On October 31 2002, the Wi-Fi Alliance endorsed TKIP under the name Wi-Fi Protected Access (WPA).[1] The IEEE endorsed the final version of TKIP, along with more robust solutions such as 802.1X and the AES based CCMP, when they published IEEE 802.11i-2004 on 23 July 2004.[2] The Wi-Fi Alliance soon afterwards adopted the full specification under the marketing name WPA2.Cite error: The <ref>
tag has too many names (see the help page).
Technical details
TKIP is a wrapper that goes around the existing WEP encryption. TKIP comprises the same encryption engine and RC4 algorithm defined for WEP. However, the key used for encryption in TKIP is 128 bits long. This solves the first problem of WEP: the key length is too short.
An important part of TKIP is that it changes the key used for each packet. This is the 'Temporal' part of the picture. The key is created by mixing together a combination of things, including a base key (called a Pairwise Transient Key in TKIP parlance), the MAC address of the transmitting station, and the serial number for the packet. The mixing operation is designed to put a minimum demand on the stations and access points, yet have enough cryptographic strength so that it cannot easily be broken.
Each packet transmitted using TKIP has a unique 48-bit serial number that is incremented every time a new packet is transmitted and used both as the Initialization Vector and part of the key. Putting a sequence number into the key ensures that the key is different for every packet. This solves another problem of WEP, called 'collision attacks', which can occur when the same key is used for two different packets. With different keys, there are no collisions.
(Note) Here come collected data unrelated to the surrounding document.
File: config.mk
export PLATFORM = sky130hd
export DESIGN_NAME = position_trapezoid_speed_planner
export DESIGN_NICKNAME = d
export VERILOG_FILES = /design/src/rtl/ptsp_pkg.sv /design/src/rtl/ptsp_mul.sv /design/src/rtl/ptsp_div.sv /design/src/rtl/ptsp_sqrt.sv /design/src/rtl/position_trapezoid_speed_planner.sv
export SDC_FILE = /design/constraint.sdc
export NUM_CORES = 2
export LEC_CHECK = 0
export ABC_AREA = 1
export BUFFER_PORTS_ARGS = -buffer_cell sky130_fd_sc_hd__buf_2
export CORE_UTILIZATION = 30
export DETAILED_ROUTE_END_ITERATION = 7
export PLACE_DENSITY = 0.48
export SLEW_MARGIN = 20
export SYNTH_ARGS = -nofsm -noshare
export SYNTH_HDL_FRONTEND = slang
export SYNTH_SLANG_ARGS = --single-unit
File: constraint.sdc
create_clock -name i_clk -period 12.92 [get_ports i_clk]
set_clock_uncertainty 0.05 [all_clocks]
set_input_delay 0.646 -clock i_clk [delete_from_list [all_inputs] [get_ports i_clk]]
set_output_delay 0.646 -clock i_clk [all_outputs]
set_load 0.05 [all_outputs]
File: src/rtl/ptsp_pkg.sv
package ptsp_pkg;
    localparam int FRAC_BITS_DEF = 16;
    localparam int WORD_W = 32;
    localparam int FRAC_W = 17;
    localparam int CFG_IDX_W = 3;
    localparam logic [16:0] FRACTION_ONE = 17'd65536;
    localparam int NEAR_DEGREES = 3;

    typedef enum logic [CFG_IDX_W-1:0] {
        REG_START_POS = 3'd0,
        REG_END_POS   = 3'd1,
        REG_START_SPD = 3'd2,
        REG_MAX_SPD   = 3'd3,
        REG_FINAL_SPD = 3'd4,
        REG_ACCEL_FR  = 3'd5,
        REG_DECEL_FR  = 3'd6
    } t_reg_idx;

    // Start request toward a serial arithmetic unit; done comes back on a separate port.
    typedef struct packed {
        logic start;
    } t_unit_req;
endpackage

File: src/rtl/ptsp_mul.sv
// Shift-add multiplier: one multiplier bit per cycle, unsigned.
module ptsp_mul #(
    parameter int A_W = 64,
    parameter int B_W = 32
) (
    input  logic                 i_clk,
    input  logic                 i_rst_n,
    input  ptsp_pkg::t_unit_req  i_req,
    input  logic [A_W-1:0]       i_a,
    input  logic [B_W-1:0]       i_b,
    output logic                 o_done,
    output logic [A_W+B_W-1:0]   o_p
);
    import ptsp_pkg::*;
    localparam int CW = $clog2(B_W + 1);
    logic [A_W+B_W-1:0] r_acc;
    logic [A_W+B_W-1:0] r_a;
    logic [B_W-1:0]     r_b;
    logic [CW-1:0]      r_cnt;
    logic               r_busy, r_done;

    // Step through multiplier bits from the LSB.
    always_ff @(posedge i_clk) begin
        r_done <= 1'b0;
        if (!i_rst_n) begin
            r_busy <= 1'b0;
            r_done <= 1'b0;
        end else if (i_req.start) begin
            r_acc  <= '0;
            r_a    <= {{B_W{1'b0}}, i_a};
            r_b    <= i_b;
            r_cnt  <= CW'(B_W);
            r_busy <= 1'b1;
        end else if (r_busy) begin
            if (r_b[0]) r_acc <= r_acc + r_a;
            r_a   <= r_a << 1;
            r_b   <= r_b >> 1;
            r_cnt <= r_cnt - 1'b1;
            if (r_cnt == CW'(1)) begin
                r_busy <= 1'b0;
                r_done <= 1'b1;
            end
        end
    end
    assign o_done = r_done;
    assign o_p    = r_acc;
endmodule

File: src/rtl/ptsp_div.sv
// Restoring divider: one quotient bit per cycle, quotient truncated to N_W bits.
module ptsp_div #(
    parameter int N_W = 64,
    parameter int D_W = 32
) (
    input  logic                 i_clk,
    input  logic                 i_rst_n,
    input  ptsp_pkg::t_unit_req  i_req,
    input  logic [N_W-1:0]       i_num,
    input  logic [D_W-1:0]       i_den,
    output logic                 o_done,
    output logic [N_W-1:0]       o_q
);
    import ptsp_pkg::*;
    localparam int CW = $clog2(N_W + 1);
    logic [N_W-1:0] r_n, r_q;
    logic [D_W:0]   r_rem;
    logic [D_W-1:0] r_d;
    logic [CW-1:0]  r_cnt;
    logic           r_busy, r_done;
    logic [D_W:0]   w_sh;

    assign w_sh = {r_rem[D_W-1:0], r_n[N_W-1]};

    always_ff @(posedge i_clk) begin
        r_done <= 1'b0;
        if (!i_rst_n) begin
            r_busy <= 1'b0;
            r_done <= 1'b0;
        end else if (i_req.start) begin
            r_n    <= i_num;
            r_d    <= i_den;
            r_rem  <= '0;
            r_q    <= '0;
            r_cnt  <= CW'(N_W);
            r_busy <= 1'b1;
        end else if (r_busy) begin
            r_n <= r_n << 1;
            if (w_sh >= {1'b0, r_d}) begin
                r_rem <= w_sh - {1'b0, r_d};
                r_q   <= {r_q[N_W-2:0], 1'b1};
            end else begin
                r_rem <= w_sh;
                r_q   <= {r_q[N_W-2:0], 1'b0};
            end
            r_cnt <= r_cnt - 1'b1;
            if (r_cnt == CW'(1)) begin
                r_busy <= 1'b0;
                r_done <= 1'b1;
            end
        end
    end
    assign o_done = r_done;
    assign o_q    = r_q;
endmodule

File: src/rtl/ptsp_sqrt.sv
// Digit-by-digit integer square root: one result bit per cycle.
module ptsp_sqrt #(
    parameter int X_W = 64
) (
    input  logic                 i_clk,
    input  logic                 i_rst_n,
    input  ptsp_pkg::t_unit_req  i_req,
    input  logic [X_W-1:0]       i_x,
    output logic                 o_done,
    output logic [X_W/2-1:0]     o_root
);
    import ptsp_pkg::*;
    localparam int R_W = X_W / 2;
    localparam int CW = $clog2(R_W + 1);
    logic [X_W-1:0] r_x;
    logic [R_W+1:0] r_rem;
    logic [R_W-1:0] r_root;
    logic [CW-1:0]  r_cnt;
    logic           r_busy, r_done;
    logic [R_W+1:0] w_rem, w_trial;

    assign w_rem   = {r_rem[R_W-1:0], r_x[X_W-1:X_W-2]};
    assign w_trial = {r_root, 2'b01};

    always_ff @(posedge i_clk) begin
        r_done <= 1'b0;
        if (!i_rst_n) begin
            r_busy <= 1'b0;
            r_done <= 1'b0;
        end else if (i_req.start) begin
            r_x    <= i_x;
            r_rem  <= '0;
            r_root <= '0;
            r_cnt  <= CW'(R_W);
            r_busy <= 1'b1;
        end else if (r_busy) begin
            r_x <= r_x << 2;
            if (w_rem >= w_trial) begin
                r_rem  <= w_rem - w_trial;
                r_root <= {r_root[R_W-2:0], 1'b1};
            end else begin
                r_rem  <= w_rem;
                r_root <= {r_root[R_W-2:0], 1'b0};
            end
            r_cnt <= r_cnt - 1'b1;
            if (r_cnt == CW'(1)) begin
                r_busy <= 1'b0;
                r_done <= 1'b1;
            end
        end
    end
    assign o_done = r_done;
    assign o_root = r_root;
endmodule

File: src/rtl/position_trapezoid_speed_planner.sv
// Position-based trapezoidal speed planner. One measured angle is taken per beat and one
// target speed (Q16.16 rpm, saturated) comes back with the reached and config_invalid
// flags. Items are worked one at a time by a sequencer over a shared bit-serial
// multiplier, divider and square-root unit, and the input stalls while the sequencer is
// busy. For a beat in a ramp phase the sequencer forms two squares of 32-bit speed
// magnitudes, a 64-bit divide, a scale and a root of a 64-bit value, each with a start
// and done handshake; a beat on the first point of the deceleration ramp skips the
// divide and scale. Cruise, outside and zero-length phase beats still form the phase
// lengths serially on every beat; a bad configuration skips the arithmetic units. The
// next angle is accepted on the edge after the result is written. The result is held in
// an output register, so a new angle is accepted while it waits; that next beat then
// holds its own result until the output register is free.
module position_trapezoid_speed_planner #(
    parameter int FRAC_BITS = ptsp_pkg::FRAC_BITS_DEF
) (
    input  logic                                i_clk,
    input  logic                                i_rst_n,
    input  logic                                i_cfg_we,
    input  logic [ptsp_pkg::CFG_IDX_W-1:0]      i_cfg_index,
    input  logic [ptsp_pkg::WORD_W-1:0]         i_cfg_data,
    input  logic                                i_valid,
    output logic                                o_stall,
    input  logic signed [ptsp_pkg::WORD_W-1:0]  i_measured_angle,
    output logic                                o_valid,
    input  logic                                i_stall,
    output logic signed [ptsp_pkg::WORD_W-1:0]  o_target_speed,
    output logic                                o_reached,
    output logic                                o_config_invalid
);
    import ptsp_pkg::*;

    localparam logic [33:0] NEAR = 34'(NEAR_DEGREES) << FRAC_BITS;

    typedef enum logic [3:0] {
        S_IDLE, S_SAC, S_SDE, S_CLASS, S_SQ_A, S_SQ_B, S_DIV, S_SCALE,
        S_ROOT, S_ZMUL, S_EMIT
    } t_state;

    // Configuration registers.
    logic signed [31:0] r_sp, r_ep, r_vs, r_vm, r_vf;
    logic [16:0]        r_af, r_df;
    logic               r_reached;

    t_state             r_state;
    logic signed [32:0] r_ang;
    logic [32:0]        r_ssu, r_sac, r_sde, r_num, r_den;
    logic [63:0]        r_v2a, r_v2b;
    logic               r_fwd;
    logic signed [31:0] r_spd;
    logic               r_bad;
    logic               r_ov;
    logic signed [31:0] r_out_spd;
    logic               r_out_rch, r_out_bad;

    // Shared unit operands and controls.
    t_unit_req          r_mreq, r_dreq, r_sreq;
    logic [63:0]        r_ma, r_sx;
    logic [31:0]        r_mb;
    logic [63:0]        r_dn;
    logic [32:0]        r_dd;
    logic               w_mdone, w_ddone, w_sdone;
    logic [95:0]        w_mp;
    logic [63:0]        w_dq;
    logic [31:0]        w_root;

    ptsp_mul #(.A_W(64), .B_W(32)) u_mul (
        .i_clk(i_clk), .i_rst_n(i_rst_n), .i_req(r_mreq), .i_a(r_ma), .i_b(r_mb),
        .o_done(w_mdone), .o_p(w_mp));
    ptsp_div #(.N_W(64), .D_W(33)) u_div (
        .i_clk(i_clk), .i_rst_n(i_rst_n), .i_req(r_dreq), .i_num(r_dn), .i_den(r_dd),
        .o_done(w_ddone), .o_q(w_dq));
    ptsp_sqrt #(.X_W(64)) u_sqrt (
        .i_clk(i_clk), .i_rst_n(i_rst_n), .i_req(r_sreq), .i_x(r_sx),
        .o_done(w_sdone), .o_root(w_root));

    // Combinational helpers.
    logic signed [32:0] w_sp, w_ep, w_dse, w_s, w_dend;
    logic [32:0]        w_sabs, w_dabs;
    logic [31:0]        w_mvs, w_mvm, w_mvf;
    logic               w_cfg_bad;
    logic signed [63:0] w_zp;
    logic [63:0]        w_zm;
    logic signed [63:0] w_zq;
    logic signed [31:0] w_zsat;
    logic [32:0]        w_cruise_end;

    assign w_sp   = 33'(r_sp);
    assign w_ep   = 33'(r_ep);
    assign w_dse  = w_ep - w_sp;
    assign w_s    = r_ang - w_sp;
    assign w_sabs = w_s[32] ? 33'(-w_s) : 33'(w_s);
    assign w_dend = r_ang - w_ep;
    assign w_dabs = w_dend[32] ? 33'(-w_dend) : 33'(w_dend);
    assign w_mvs  = r_vs[31] ? 32'(-r_vs) : 32'(r_vs);
    assign w_mvm  = r_vm[31] ? 32'(-r_vm) : 32'(r_vm);
    assign w_mvf  = r_vf[31] ? 32'(-r_vf) : 32'(r_vf);
    assign w_cfg_bad = (r_af > FRACTION_ONE) || (r_df > FRACTION_ONE) || (r_vm < r_vs);
    assign w_cruise_end = r_ssu - r_sde;

    // Signed zero-length product from the magnitude product, floor shift, saturate.
    assign w_zm = w_mp[63:0];
    assign w_zp = (r_vs[31] ^ r_vm[31]) ? -$signed(w_zm) : $signed(w_zm);
    assign w_zq = w_zp >>> FRAC_BITS;
    assign w_zsat = (w_zq > 64'sd2147483647) ? 32'sh7fffffff :
                    (w_zq < -64'sd2147483648) ? 32'sh80000000 : 32'(w_zq);

    // Final sign handling for the normal path.
    function automatic logic signed [31:0] f_dir(input logic signed [31:0] v,
                                                 input logic fwd);
        if (fwd) return v;
        if (v == 32'sh80000000) return 32'sh7fffffff;
        return -v;
    endfunction

    assign o_stall = (r_state != S_IDLE);

    always_ff @(posedge i_clk) begin
        r_mreq.start <= 1'b0;
        r_dreq.start <= 1'b0;
        r_sreq.start <= 1'b0;
        if (!i_rst_n) begin
            r_sp <= '0; r_ep <= '0; r_vs <= '0; r_vm <= '0; r_vf <= '0;
            r_af <= '0; r_df <= '0;
            r_reached <= 1'b0;
            r_state <= S_IDLE;
            o_valid <= 1'b0;
            r_mreq.start <= 1'b0;
            r_dreq.start <= 1'b0;
            r_sreq.start <= 1'b0;
        end else begin
            if (o_valid && !i_stall && (r_state != S_EMIT)) o_valid <= 1'b0;
            // Register writes; only a known register clears the arrival flag.
            if (i_cfg_we) begin
                if (i_cfg_index <= REG_DECEL_FR) r_reached <= 1'b0;
                unique case (i_cfg_index)
                    REG_START_POS: r_sp <= i_cfg_data;
                    REG_END_POS:   r_ep <= i_cfg_data;
                    REG_START_SPD: r_vs <= i_cfg_data;
                    REG_MAX_SPD:   r_vm <= i_cfg_data;
                    REG_FINAL_SPD: r_vf <= i_cfg_data;
                    REG_ACCEL_FR:  r_af <= i_cfg_data[16:0];
                    REG_DECEL_FR:  r_df <= i_cfg_data[16:0];
                    default:       ;
                endcase
            end
            unique case (r_state)
                S_IDLE: begin
                    if (i_valid && !o_stall) begin
                        r_ang <= 33'(i_measured_angle);
                        r_fwd <= (w_dse > 0);
                        r_ssu <= w_dse[32] ? 33'(-w_dse) : 33'(w_dse);
                        r_ov  <= 1'b0;
                        if (w_cfg_bad) begin
                            r_spd <= '0; r_bad <= 1'b1;
                            r_state <= S_EMIT;
                        end else if (r_sp == r_ep) begin
                            r_ma <= 64'(w_mvs); r_mb <= w_mvm;
                            r_mreq.start <= 1'b1;
                            r_state <= S_ZMUL;
                        end else begin
                            r_ma <= 64'(w_dse[32] ? 33'(-w_dse) : 33'(w_dse));
                            r_mb <= 32'(r_af);
                            r_mreq.start <= 1'b1;
                            r_state <= S_SAC;
                        end
                    end
                end
                S_ZMUL: if (w_mdone) begin
                    r_spd <= w_zsat; r_bad <= 1'b0;
                    r_state <= S_EMIT;
                end
                S_SAC: if (w_mdone) begin
                    r_sac <= w_mp[48:16];
                    r_ma <= 64'(r_ssu); r_mb <= 32'(r_df);
                    r_mreq.start <= 1'b1;
                    r_state <= S_SDE;
                end
                S_SDE: if (w_mdone) begin
                    r_sde <= w_mp[48:16];
                    r_state <= S_CLASS;
                end
                S_CLASS: begin
                    r_bad <= 1'b0;
                    r_ov <= 1'b0;
                    if (r_sac == '0 || r_sde == '0) begin
                        r_spd <= '0; r_bad <= 1'b1;
                        r_state <= S_EMIT;
                    end else if (r_fwd ? (r_ang < w_sp) : (r_ang > w_sp)) begin
                        r_spd <= r_vs; r_ov <= 1'b1; r_state <= S_EMIT;
                    end else if (r_fwd ? (r_ang > w_ep) : (r_ang < w_ep)) begin
                        r_spd <= r_vf; r_ov <= 1'b1; r_state <= S_EMIT;
                    end else if (w_sabs < r_sac) begin
                        r_num <= w_sabs; r_den <= r_sac;
                        r_ma <= 64'(w_mvs); r_mb <= w_mvs;
                        r_mreq.start <= 1'b1;
                        r_state <= S_SQ_A;
                    end else if (w_sabs < w_cruise_end) begin
                        r_spd <= r_vm; r_ov <= 1'b1; r_state <= S_EMIT;
                    end else begin
                        r_num <= r_ssu - w_sabs; r_den <= r_sde;
                        r_ma <= 64'(w_mvf); r_mb <= w_mvf;
                        r_mreq.start <= 1'b1;
                        r_state <= S_SQ_A;
                    end
                end
                S_SQ_A: if (w_mdone) begin
                    r_v2a <= w_mp[63:0];
                    r_ma <= 64'(w_mvm); r_mb <= w_mvm;
                    r_mreq.start <= 1'b1;
                    r_state <= S_SQ_B;
                end
                S_SQ_B: if (w_mdone) begin
                    r_v2b <= w_mp[63:0];
                    if (r_num >= r_den) begin
                        // At the decel start, a full decel phase from the end: pure max speed squared.
                        r_sx <= w_mp[63:0];
                        r_sreq.start <= 1'b1;
                        r_state <= S_ROOT;
                    end else begin
                        r_dn <= {r_num[31:0], 32'd0};
                        r_dd <= r_den;
                        r_dreq.start <= 1'b1;
                        r_state <= S_DIV;
                    end
                end
                S_DIV: if (w_ddone) begin
                    r_ma <= (r_v2b >= r_v2a) ? r_v2b - r_v2a : r_v2a - r_v2b;
                    r_mb <= w_dq[31:0];
                    r_mreq.start <= 1'b1;
                    r_state <= S_SCALE;
                end
                S_SCALE: if (w_mdone) begin
                    r_sx <= (r_v2b >= r_v2a) ? r_v2a + w_mp[95:32] : r_v2a - w_mp[95:32];
                    r_sreq.start <= 1'b1;
                    r_state <= S_ROOT;
                end
                S_ROOT: if (w_sdone) begin
                    r_spd <= w_root[31] ? 32'sh7fffffff : $signed(w_root);
                    r_ov <= 1'b1;
                    r_state <= S_EMIT;
                end
                // Write the result once the output register is free.
                S_EMIT: if (!(o_valid && i_stall)) begin
                    if (r_ov) begin
                        if (w_dabs < NEAR) begin
                            r_reached <= 1'b1;
                            r_out_rch <= 1'b1;
                            r_out_spd <= '0;
                        end else begin
                            if (w_dabs > NEAR) begin
                                r_reached <= 1'b0;
                                r_out_rch <= 1'b0;
                            end else begin
                                r_out_rch <= r_reached;
                            end
                            r_out_spd <= f_dir(r_spd, r_fwd);
                        end
                    end else begin
                        r_out_spd <= r_spd;
                        r_out_rch <= r_reached;
                    end
                    r_out_bad <= r_bad;
                    o_valid <= 1'b1;
                    r_state <= S_IDLE;
                end
                default: r_state <= S_IDLE;
            endcase
        end
    end

    assign o_target_speed   = r_out_spd;
    assign o_reached        = r_out_rch;
    assign o_config_invalid = r_out_bad;
endmodule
Having the serial number of the packet also be the initialization vector helps to reduce yet another WEP problem, called "replay attacks." Because a 48-bit sequence number will take thousands of years to repeat itself, no one can replay old packets from a wireless connection—they will be detected as out of order because the sequence numbers won't be right.
The last, and most important, piece that is mixed into the TKIP key is the base key. Without a way to generate unique base keys, TKIP would solve many of WEP's problems, but not its worst one: the constant reuse of a well-known key by everyone on the wireless LAN. To deal with this, TKIP generates the base key that is mixed into the per-packet key. Each time a wireless station associates to an access point, a new base key is created. This base key is built by hashing together a special session secret with some random numbers (called nonces) generated by the access point and the station as well as the MAC address of the access point and the station. With IEEE 802.1X authentication, the session secret is unique and transmitted securely to the station by the authentication server; when using TKIP with pre-shared keys, the session secret is the same for everyone and never changes—hence the vulnerability of using TKIP with pre-shared keys.
Security
TKIP is vulnerable to a keystream recovery attack that, if successfully executed, permits an attacker to transmit 7-15 packets of the attacker's choice on the network. The current publicly available TKIP-specific attacks do not reveal the Pairwise Master Key or the Pairwise Temporal Keys. On November 8, 2008, Martin Beck and Erik Tews released a paper detailing this attack method.[3]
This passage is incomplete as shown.